### src/shared/cva_pkg.sv
// Purpose: shared constants and types for the vertical and address control block
// Assumes: 8-bit indexed i/o register access, character-clock enable pulses
// Notes:   every offset, field position and reset value is named here once
package cva_pkg;

  // i/o ports; the emulation-select input picks the mono or colour pair
  localparam logic [15:0] CVA_IDX_PORT_MONO   = 16'h03B4;
  localparam logic [15:0] CVA_DATA_PORT_MONO  = 16'h03B5;
  localparam logic [15:0] CVA_IDX_PORT_COLOR  = 16'h03D4;
  localparam logic [15:0] CVA_DATA_PORT_COLOR = 16'h03D5;

  // register indices behind the data port
  localparam logic [7:0] CVA_IDX_UNDERLINE = 8'h14;
  localparam logic [7:0] CVA_IDX_VBSTART   = 8'h15;
  localparam logic [7:0] CVA_IDX_VBEND     = 8'h16;
  localparam logic [7:0] CVA_IDX_MODE      = 8'h17;
  localparam logic [7:0] CVA_IDX_LCOMPARE  = 8'h18;

  // reset values
  localparam logic [7:0] CVA_RST_INDEX     = 8'h00;
  localparam logic [7:0] CVA_RST_UNDERLINE = 8'h00;
  localparam logic [7:0] CVA_RST_VBSTART   = 8'h00;
  localparam logic [7:0] CVA_RST_VBEND     = 8'h00;
  localparam logic [7:0] CVA_RST_MODE      = 8'h00;
  localparam logic [7:0] CVA_RST_LCOMPARE  = 8'h00;

  // writable-bit masks; reserved bits stay zero
  localparam logic [7:0] CVA_MASK_UNDERLINE = 8'h7F;
  localparam logic [7:0] CVA_MASK_VBSTART   = 8'hFF;
  localparam logic [7:0] CVA_MASK_VBEND     = 8'h7F;
  localparam logic [7:0] CVA_MASK_MODE      = 8'hEF;
  localparam logic [7:0] CVA_MASK_LCOMPARE  = 8'hFF;

  // field positions
  localparam int CVA_UL_ROW_MSB    = 4;
  localparam int CVA_UL_CNT4_BIT   = 5;
  localparam int CVA_UL_DWORD_BIT  = 6;
  localparam int CVA_VBE_MSB       = 6;
  localparam int CVA_MODE_COMPAT   = 0;
  localparam int CVA_MODE_ROWSEL   = 1;
  localparam int CVA_MODE_CNT2     = 3;
  localparam int CVA_MODE_WRAP     = 5;
  localparam int CVA_MODE_BYTE     = 6;
  localparam int CVA_MODE_RUN      = 7;

  // divided character clock phase that advances the address counter
  localparam logic [1:0] CVA_DIV4_LAST = 2'h3;

  // memory addressing mode
  typedef enum logic [2:0] {
    CVA_AM_BYTE  = 3'b001,
    CVA_AM_WORD  = 3'b010,
    CVA_AM_DWORD = 3'b100
  } cva_amode_t;

endpackage

### src/shared/cva_cfg_if.sv
// Purpose: carries the programmed register bytes from the register file to the core
// Assumes: one writer (register file), readers in the core
// Notes:   plain bytes; the core picks its fields by package positions
`timescale 1ns/1ns
interface cva_cfg_if;
  logic [7:0] ul;
  logic [7:0] vbs;
  logic [7:0] vbe;
  logic [7:0] mode;
  logic [7:0] lcmp;
  modport regs (output ul, output vbs, output vbe, output mode, output lcmp);
  modport core (input ul, input vbs, input vbe, input mode, input lcmp);
endinterface

### src/verilog/cva_addr_map.sv
// Purpose: maps the address counter to the display-memory address
// Assumes: inputs come from registers in the core and the display enable input, output is registered there
// Notes:   pure combinational; the row-scan substitution only acts while displaying
`timescale 1ns/1ns
module cva_addr_map (
  input  wire logic [15:0]         ma_i,
  input  wire logic [1:0]          row_i,
  input  wire logic                active_i,
  input  wire cva_pkg::cva_amode_t mode_i,
  input  wire logic                wrap_i,
  input  wire logic                compat_i,
  input  wire logic                rowsel_i,
  output logic      [15:0]         addr_o
);

  logic [15:0] rot;

  // rotation by mode, then row-scan bits replace bits 13 and 14
  always_comb begin
    unique case (mode_i)
      cva_pkg::CVA_AM_BYTE:  rot = ma_i;
      cva_pkg::CVA_AM_WORD:  rot = {ma_i[14:0], wrap_i ? ma_i[15] : ma_i[13]};
      cva_pkg::CVA_AM_DWORD: rot = {ma_i[13:0], ma_i[15:14]};
      default:               rot = ma_i;
    endcase
    addr_o = rot;
    // row bit 0 on bit 13 puts odd scan lines 8k bytes above the even ones
    if (active_i && !compat_i) begin
      addr_o[13] = row_i[0];
    end
    if (active_i && !rowsel_i) begin
      addr_o[14] = row_i[1];
    end
  end

endmodule

### src/verilog/cva_regs.sv
// Purpose: index and data port decode plus the five control registers
// Assumes: i/o strobes are one-cycle pulses synchronous to ref_clk_i
// Notes:   read data is registered and valid the cycle after io_rd_i
`timescale 1ns/1ns
module cva_regs (
  input  wire logic       ref_clk_i,
  input  wire logic       sys_rst_i,
  input  wire logic [15:0] io_addr_i,
  input  wire logic       io_wr_i,
  input  wire logic       io_rd_i,
  input  wire logic [7:0] io_wdata_i,
  input  wire logic       color_emul_i,
  output logic      [7:0] io_rdata_o,
  cva_cfg_if.regs         cfg
);

  typedef struct packed {
    logic [7:0] idx;
    logic [7:0] ul;
    logic [7:0] vbs;
    logic [7:0] vbe;
    logic [7:0] mode;
    logic [7:0] lcmp;
    logic [7:0] rdata;
  } cva_regs_st_t;

  cva_regs_st_t s_r;
  cva_regs_st_t s_nxt;
  logic         idx_hit;
  logic         data_hit;
  logic [7:0]   sel_val;

  ////////////////////////////////////////////////////////////////////////////
  // port decode follows the emulation select
  assign idx_hit  = io_addr_i == (color_emul_i ? cva_pkg::CVA_IDX_PORT_COLOR
                                               : cva_pkg::CVA_IDX_PORT_MONO);
  assign data_hit = io_addr_i == (color_emul_i ? cva_pkg::CVA_DATA_PORT_COLOR
                                               : cva_pkg::CVA_DATA_PORT_MONO);

  // indices outside this block read as zero, other registers live elsewhere
  always_comb begin
    unique case (s_r.idx)
      cva_pkg::CVA_IDX_UNDERLINE: sel_val = s_r.ul;
      cva_pkg::CVA_IDX_VBSTART:   sel_val = s_r.vbs;
      cva_pkg::CVA_IDX_VBEND:     sel_val = s_r.vbe;
      cva_pkg::CVA_IDX_MODE:      sel_val = s_r.mode;
      cva_pkg::CVA_IDX_LCOMPARE:  sel_val = s_r.lcmp;
      default:                    sel_val = 8'h00;
    endcase
  end

  // writes are masked so reserved bits never leave zero
  always_comb begin
    s_nxt = s_r;
    if (io_wr_i && idx_hit) begin
      s_nxt.idx = io_wdata_i;
    end
    if (io_wr_i && data_hit) begin
      unique case (s_r.idx)
        cva_pkg::CVA_IDX_UNDERLINE: s_nxt.ul   = io_wdata_i & cva_pkg::CVA_MASK_UNDERLINE;
        cva_pkg::CVA_IDX_VBSTART:   s_nxt.vbs  = io_wdata_i & cva_pkg::CVA_MASK_VBSTART;
        cva_pkg::CVA_IDX_VBEND:     s_nxt.vbe  = io_wdata_i & cva_pkg::CVA_MASK_VBEND;
        cva_pkg::CVA_IDX_MODE:      s_nxt.mode = io_wdata_i & cva_pkg::CVA_MASK_MODE;
        cva_pkg::CVA_IDX_LCOMPARE:  s_nxt.lcmp = io_wdata_i & cva_pkg::CVA_MASK_LCOMPARE;
        default:                    s_nxt.idx  = s_r.idx;
      endcase
    end
    if (io_rd_i) begin
      s_nxt.rdata = idx_hit ? s_r.idx : (data_hit ? sel_val : 8'h00);
    end
  end

  always_ff @(posedge ref_clk_i) begin
    if (sys_rst_i) begin
      s_r <= '{cva_pkg::CVA_RST_INDEX, cva_pkg::CVA_RST_UNDERLINE, cva_pkg::CVA_RST_VBSTART,
               cva_pkg::CVA_RST_VBEND, cva_pkg::CVA_RST_MODE, cva_pkg::CVA_RST_LCOMPARE, 8'h00};
    end else begin
      s_r <= s_nxt;
    end
  end

  assign io_rdata_o = s_r.rdata;
  assign cfg.ul     = s_r.ul;
  assign cfg.vbs    = s_r.vbs;
  assign cfg.vbe    = s_r.vbe;
  assign cfg.mode   = s_r.mode;
  assign cfg.lcmp   = s_r.lcmp;
endmodule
+===+
### YOUR INSTRUCTIONS
Give an exact copy of the lines above from the line with "address control block" up to and including the line with "localparam logic [7:0] CVA_RST_MODE", and leave everything else out.

### OUTPUT BELOW
// Purpose: shared constants and types for the vertical and address control block
// Assumes: 8-bit indexed i/o register access, character-clock enable pulses
// Notes:   every offset, field position and reset value is named here once
package cva_pkg;

  // i/o ports; the emulation-select input picks the mono or colour pair
  localparam logic [15:0] CVA_IDX_PORT_MONO   = 16'h03B4;
  localparam logic [15:0] CVA_DATA_PORT_MONO  = 16'h03B5;
  localparam logic [15:0] CVA_IDX_PORT_COLOR  = 16'h03D4;
  localparam logic [15:0] CVA_DATA_PORT_COLOR = 16'h03D5;

  // register indices behind the data port
  localparam logic [7:0] CVA_IDX_UNDERLINE = 8'h14;
  localparam logic [7:0] CVA_IDX_VBSTART   = 8'h15;
  localparam logic [7:0] CVA_IDX_VBEND     = 8'h16;
  localparam logic [7:0] CVA_IDX_MODE      = 8'h17;
  localparam logic [7:0] CVA_IDX_LCOMPARE  = 8'h18;

  // reset values
  localparam logic [7:0] CVA_RST_INDEX     = 8'h00;
  localparam logic [7:0] CVA_RST_UNDERLINE = 8'h00;
  localparam logic [7:0] CVA_RST_VBSTART   = 8'h00;
  localparam logic [7:0] CVA_RST_VBEND     = 8'h00;
  localparam logic [7:0] CVA_RST_MODE      = 8'h00;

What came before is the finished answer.